BEGIN

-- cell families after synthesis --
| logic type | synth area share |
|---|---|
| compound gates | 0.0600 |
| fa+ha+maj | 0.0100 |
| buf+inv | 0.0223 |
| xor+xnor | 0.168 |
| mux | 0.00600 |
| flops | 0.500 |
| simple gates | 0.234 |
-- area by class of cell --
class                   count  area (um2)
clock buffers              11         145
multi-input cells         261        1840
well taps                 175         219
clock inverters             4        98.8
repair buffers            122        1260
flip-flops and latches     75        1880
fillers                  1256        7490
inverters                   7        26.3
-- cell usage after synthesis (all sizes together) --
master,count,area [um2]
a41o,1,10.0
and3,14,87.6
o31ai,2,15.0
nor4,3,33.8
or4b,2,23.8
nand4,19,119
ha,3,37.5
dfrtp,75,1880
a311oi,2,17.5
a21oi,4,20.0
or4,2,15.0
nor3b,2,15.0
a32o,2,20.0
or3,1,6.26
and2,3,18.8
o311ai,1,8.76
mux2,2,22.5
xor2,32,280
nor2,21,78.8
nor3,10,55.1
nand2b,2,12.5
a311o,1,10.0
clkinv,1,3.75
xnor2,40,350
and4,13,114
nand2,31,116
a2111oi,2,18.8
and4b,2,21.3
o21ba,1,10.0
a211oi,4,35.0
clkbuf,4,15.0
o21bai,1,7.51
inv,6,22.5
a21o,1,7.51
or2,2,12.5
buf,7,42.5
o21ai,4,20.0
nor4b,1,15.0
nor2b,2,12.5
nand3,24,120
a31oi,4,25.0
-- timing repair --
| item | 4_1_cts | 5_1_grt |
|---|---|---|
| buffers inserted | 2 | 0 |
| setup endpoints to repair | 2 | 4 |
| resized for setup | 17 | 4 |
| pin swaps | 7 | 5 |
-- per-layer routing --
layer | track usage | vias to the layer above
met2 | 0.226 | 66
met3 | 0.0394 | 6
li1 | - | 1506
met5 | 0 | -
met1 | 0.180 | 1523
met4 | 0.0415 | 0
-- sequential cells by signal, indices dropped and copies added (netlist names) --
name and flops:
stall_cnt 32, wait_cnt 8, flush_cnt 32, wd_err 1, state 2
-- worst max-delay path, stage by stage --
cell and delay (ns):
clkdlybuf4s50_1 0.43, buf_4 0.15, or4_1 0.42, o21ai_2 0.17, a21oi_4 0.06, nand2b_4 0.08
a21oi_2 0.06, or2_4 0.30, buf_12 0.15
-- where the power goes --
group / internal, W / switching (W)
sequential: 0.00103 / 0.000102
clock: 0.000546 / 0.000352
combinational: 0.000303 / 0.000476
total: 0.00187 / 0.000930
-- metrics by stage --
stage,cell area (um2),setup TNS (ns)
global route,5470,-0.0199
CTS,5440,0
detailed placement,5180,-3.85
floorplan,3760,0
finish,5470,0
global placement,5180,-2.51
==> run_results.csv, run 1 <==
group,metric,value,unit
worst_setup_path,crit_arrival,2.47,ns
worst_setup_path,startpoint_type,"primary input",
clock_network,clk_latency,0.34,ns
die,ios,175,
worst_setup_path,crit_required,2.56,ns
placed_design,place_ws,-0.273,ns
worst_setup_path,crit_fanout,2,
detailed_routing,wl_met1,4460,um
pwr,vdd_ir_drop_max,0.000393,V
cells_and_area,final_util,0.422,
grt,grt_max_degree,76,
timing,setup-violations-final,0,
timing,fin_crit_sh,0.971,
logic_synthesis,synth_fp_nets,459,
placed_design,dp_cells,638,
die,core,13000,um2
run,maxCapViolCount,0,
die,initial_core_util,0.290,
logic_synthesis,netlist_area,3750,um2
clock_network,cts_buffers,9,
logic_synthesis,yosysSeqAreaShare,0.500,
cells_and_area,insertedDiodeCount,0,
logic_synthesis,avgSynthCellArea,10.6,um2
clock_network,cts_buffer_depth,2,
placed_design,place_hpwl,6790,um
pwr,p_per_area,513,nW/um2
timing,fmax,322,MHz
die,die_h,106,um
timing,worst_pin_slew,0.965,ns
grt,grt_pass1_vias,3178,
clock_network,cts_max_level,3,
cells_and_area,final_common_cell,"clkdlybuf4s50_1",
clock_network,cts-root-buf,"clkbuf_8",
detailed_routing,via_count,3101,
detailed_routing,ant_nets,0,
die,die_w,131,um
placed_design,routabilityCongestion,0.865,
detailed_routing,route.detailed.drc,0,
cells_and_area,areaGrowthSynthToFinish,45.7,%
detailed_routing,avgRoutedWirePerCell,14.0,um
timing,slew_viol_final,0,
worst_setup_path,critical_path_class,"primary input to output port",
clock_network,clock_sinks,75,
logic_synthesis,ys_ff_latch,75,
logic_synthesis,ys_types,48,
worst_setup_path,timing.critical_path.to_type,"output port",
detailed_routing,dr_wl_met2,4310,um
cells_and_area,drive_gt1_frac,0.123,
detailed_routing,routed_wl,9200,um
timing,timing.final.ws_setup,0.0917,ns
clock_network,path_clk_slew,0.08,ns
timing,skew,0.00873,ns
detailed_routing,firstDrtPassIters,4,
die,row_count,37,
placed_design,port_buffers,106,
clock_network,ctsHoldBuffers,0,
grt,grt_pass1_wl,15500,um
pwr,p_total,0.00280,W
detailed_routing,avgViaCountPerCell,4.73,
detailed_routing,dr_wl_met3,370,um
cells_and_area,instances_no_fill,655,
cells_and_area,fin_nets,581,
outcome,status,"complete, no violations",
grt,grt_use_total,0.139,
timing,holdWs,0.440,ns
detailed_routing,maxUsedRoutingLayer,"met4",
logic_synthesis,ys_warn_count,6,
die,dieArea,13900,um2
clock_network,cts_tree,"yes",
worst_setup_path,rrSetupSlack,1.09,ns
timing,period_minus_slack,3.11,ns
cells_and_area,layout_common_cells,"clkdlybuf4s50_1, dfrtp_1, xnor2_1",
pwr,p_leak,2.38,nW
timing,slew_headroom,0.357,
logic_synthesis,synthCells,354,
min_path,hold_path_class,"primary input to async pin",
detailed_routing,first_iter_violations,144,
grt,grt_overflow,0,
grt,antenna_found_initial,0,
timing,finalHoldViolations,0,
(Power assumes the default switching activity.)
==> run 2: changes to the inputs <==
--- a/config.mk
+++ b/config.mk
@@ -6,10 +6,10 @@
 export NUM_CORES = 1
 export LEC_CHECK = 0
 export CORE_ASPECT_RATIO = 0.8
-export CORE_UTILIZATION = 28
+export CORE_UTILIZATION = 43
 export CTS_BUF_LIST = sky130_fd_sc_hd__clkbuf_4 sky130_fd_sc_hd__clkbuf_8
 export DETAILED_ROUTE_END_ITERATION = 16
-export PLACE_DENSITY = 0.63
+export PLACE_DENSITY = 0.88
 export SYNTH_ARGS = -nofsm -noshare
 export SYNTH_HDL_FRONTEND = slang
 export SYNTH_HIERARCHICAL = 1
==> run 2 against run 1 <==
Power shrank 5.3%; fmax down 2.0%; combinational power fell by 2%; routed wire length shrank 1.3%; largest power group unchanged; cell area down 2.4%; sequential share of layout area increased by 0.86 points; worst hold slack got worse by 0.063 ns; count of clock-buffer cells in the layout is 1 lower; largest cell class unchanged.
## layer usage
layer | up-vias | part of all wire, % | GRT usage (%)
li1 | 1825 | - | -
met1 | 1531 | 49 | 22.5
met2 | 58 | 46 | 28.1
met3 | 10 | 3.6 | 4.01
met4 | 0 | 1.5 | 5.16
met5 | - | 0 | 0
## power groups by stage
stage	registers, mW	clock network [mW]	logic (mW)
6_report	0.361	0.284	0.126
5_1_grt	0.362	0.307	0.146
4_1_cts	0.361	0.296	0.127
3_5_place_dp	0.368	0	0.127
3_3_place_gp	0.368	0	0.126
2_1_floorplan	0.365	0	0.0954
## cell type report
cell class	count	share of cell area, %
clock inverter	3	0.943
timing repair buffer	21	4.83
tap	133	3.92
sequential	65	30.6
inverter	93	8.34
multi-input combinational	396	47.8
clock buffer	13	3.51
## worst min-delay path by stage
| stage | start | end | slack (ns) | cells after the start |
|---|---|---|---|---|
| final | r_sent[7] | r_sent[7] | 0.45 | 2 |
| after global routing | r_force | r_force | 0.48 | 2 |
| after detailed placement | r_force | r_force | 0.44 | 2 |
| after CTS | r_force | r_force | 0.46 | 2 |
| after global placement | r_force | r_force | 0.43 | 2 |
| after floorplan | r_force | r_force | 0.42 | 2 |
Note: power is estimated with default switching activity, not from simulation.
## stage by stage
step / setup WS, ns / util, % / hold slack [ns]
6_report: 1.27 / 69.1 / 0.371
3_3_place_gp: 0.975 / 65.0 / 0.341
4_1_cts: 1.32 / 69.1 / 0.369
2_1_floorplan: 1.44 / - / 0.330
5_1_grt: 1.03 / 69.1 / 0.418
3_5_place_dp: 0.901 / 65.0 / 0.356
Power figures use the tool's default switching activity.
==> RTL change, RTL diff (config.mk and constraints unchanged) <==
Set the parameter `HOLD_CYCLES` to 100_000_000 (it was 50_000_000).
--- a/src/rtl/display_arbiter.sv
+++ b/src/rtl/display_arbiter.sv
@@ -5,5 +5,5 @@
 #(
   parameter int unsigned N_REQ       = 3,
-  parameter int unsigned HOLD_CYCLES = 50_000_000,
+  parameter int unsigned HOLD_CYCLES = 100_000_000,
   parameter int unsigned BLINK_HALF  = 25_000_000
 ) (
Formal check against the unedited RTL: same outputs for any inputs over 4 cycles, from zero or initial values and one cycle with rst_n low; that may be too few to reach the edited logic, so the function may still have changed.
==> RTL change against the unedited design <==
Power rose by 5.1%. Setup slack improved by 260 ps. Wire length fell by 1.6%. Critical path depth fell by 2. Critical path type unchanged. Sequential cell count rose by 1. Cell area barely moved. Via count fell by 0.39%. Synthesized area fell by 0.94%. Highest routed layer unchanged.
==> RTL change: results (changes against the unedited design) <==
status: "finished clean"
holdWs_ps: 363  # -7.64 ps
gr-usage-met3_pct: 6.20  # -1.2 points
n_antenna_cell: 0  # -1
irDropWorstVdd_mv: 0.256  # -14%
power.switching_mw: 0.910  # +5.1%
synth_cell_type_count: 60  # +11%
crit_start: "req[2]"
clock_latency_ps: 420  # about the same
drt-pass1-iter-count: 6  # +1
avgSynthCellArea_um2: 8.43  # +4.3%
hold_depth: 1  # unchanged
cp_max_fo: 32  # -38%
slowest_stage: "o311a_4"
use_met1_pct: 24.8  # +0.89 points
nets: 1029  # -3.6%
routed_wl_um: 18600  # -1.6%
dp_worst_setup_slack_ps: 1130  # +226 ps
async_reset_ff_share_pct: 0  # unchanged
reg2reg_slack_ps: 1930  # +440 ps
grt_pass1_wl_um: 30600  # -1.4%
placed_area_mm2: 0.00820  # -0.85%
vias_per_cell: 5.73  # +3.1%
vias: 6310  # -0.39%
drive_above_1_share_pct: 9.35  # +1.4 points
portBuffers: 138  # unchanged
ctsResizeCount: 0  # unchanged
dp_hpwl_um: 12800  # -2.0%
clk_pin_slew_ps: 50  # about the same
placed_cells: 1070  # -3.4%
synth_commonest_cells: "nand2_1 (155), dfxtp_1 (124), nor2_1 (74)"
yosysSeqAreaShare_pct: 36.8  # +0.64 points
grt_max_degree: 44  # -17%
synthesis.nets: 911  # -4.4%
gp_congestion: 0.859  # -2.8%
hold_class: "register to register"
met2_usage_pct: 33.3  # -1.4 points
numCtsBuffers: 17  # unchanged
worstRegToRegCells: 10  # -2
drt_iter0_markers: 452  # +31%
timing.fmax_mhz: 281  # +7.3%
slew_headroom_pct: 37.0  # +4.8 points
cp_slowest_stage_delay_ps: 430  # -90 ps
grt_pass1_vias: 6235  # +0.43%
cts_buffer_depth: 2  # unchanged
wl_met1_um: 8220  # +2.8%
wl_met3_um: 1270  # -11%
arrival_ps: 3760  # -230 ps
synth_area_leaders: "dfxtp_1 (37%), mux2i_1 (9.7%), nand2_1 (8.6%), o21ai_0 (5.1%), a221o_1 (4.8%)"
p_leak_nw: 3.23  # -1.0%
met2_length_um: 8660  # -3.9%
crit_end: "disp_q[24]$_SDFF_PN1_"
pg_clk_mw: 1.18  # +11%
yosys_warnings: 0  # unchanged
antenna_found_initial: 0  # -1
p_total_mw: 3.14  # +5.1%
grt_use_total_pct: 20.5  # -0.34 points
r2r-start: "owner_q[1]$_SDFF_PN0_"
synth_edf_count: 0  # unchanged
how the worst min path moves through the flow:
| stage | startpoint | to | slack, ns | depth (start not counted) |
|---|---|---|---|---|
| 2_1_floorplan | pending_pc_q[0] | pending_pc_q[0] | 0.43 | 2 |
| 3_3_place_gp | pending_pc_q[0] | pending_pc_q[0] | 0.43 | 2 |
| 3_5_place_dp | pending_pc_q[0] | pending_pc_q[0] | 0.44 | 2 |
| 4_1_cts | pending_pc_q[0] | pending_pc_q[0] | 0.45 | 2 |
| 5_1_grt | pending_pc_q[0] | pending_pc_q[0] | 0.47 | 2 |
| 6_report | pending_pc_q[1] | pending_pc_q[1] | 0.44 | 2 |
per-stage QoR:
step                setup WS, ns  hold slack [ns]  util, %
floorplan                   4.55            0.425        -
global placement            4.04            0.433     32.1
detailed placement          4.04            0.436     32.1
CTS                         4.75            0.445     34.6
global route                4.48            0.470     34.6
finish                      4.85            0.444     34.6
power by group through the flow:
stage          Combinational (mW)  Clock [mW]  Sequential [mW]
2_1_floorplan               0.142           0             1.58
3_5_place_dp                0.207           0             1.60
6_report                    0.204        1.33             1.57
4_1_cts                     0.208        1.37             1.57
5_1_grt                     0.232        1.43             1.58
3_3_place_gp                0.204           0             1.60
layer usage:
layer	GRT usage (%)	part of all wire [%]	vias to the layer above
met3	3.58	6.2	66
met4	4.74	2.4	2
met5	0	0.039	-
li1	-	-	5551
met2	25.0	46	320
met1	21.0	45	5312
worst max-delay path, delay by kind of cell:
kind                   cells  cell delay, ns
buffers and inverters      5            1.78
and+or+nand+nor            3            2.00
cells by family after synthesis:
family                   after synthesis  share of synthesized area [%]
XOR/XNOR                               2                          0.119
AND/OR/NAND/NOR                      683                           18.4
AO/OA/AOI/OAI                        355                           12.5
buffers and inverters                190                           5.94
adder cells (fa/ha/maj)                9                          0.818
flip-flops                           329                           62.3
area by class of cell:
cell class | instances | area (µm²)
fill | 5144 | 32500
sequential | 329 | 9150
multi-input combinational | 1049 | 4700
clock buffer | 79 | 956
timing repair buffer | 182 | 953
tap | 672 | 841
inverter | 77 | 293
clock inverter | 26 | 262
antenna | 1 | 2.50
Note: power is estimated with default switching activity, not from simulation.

END

### Exercise directions
Please give back, exactly as it stands above, the stretch from the line with "cell and delay" through the line with "placed_design,place_ws,-0.273,ns", and no line outside it.

### Response to this task
cell and delay (ns):
clkdlybuf4s50_1 0.43, buf_4 0.15, or4_1 0.42, o21ai_2 0.17, a21oi_4 0.06, nand2b_4 0.08
a21oi_2 0.06, or2_4 0.30, buf_12 0.15
-- where the power goes --
group / internal, W / switching (W)
sequential: 0.00103 / 0.000102
clock: 0.000546 / 0.000352
combinational: 0.000303 / 0.000476
total: 0.00187 / 0.000930
-- metrics by stage --
stage,cell area (um2),setup TNS (ns)
global route,5470,-0.0199
CTS,5440,0
detailed placement,5180,-3.85
floorplan,3760,0
finish,5470,0
global placement,5180,-2.51
==> run_results.csv, run 1 <==
group,metric,value,unit
worst_setup_path,crit_arrival,2.47,ns
worst_setup_path,startpoint_type,"primary input",
clock_network,clk_latency,0.34,ns
die,ios,175,
worst_setup_path,crit_required,2.56,ns
placed_design,place_ws,-0.273,ns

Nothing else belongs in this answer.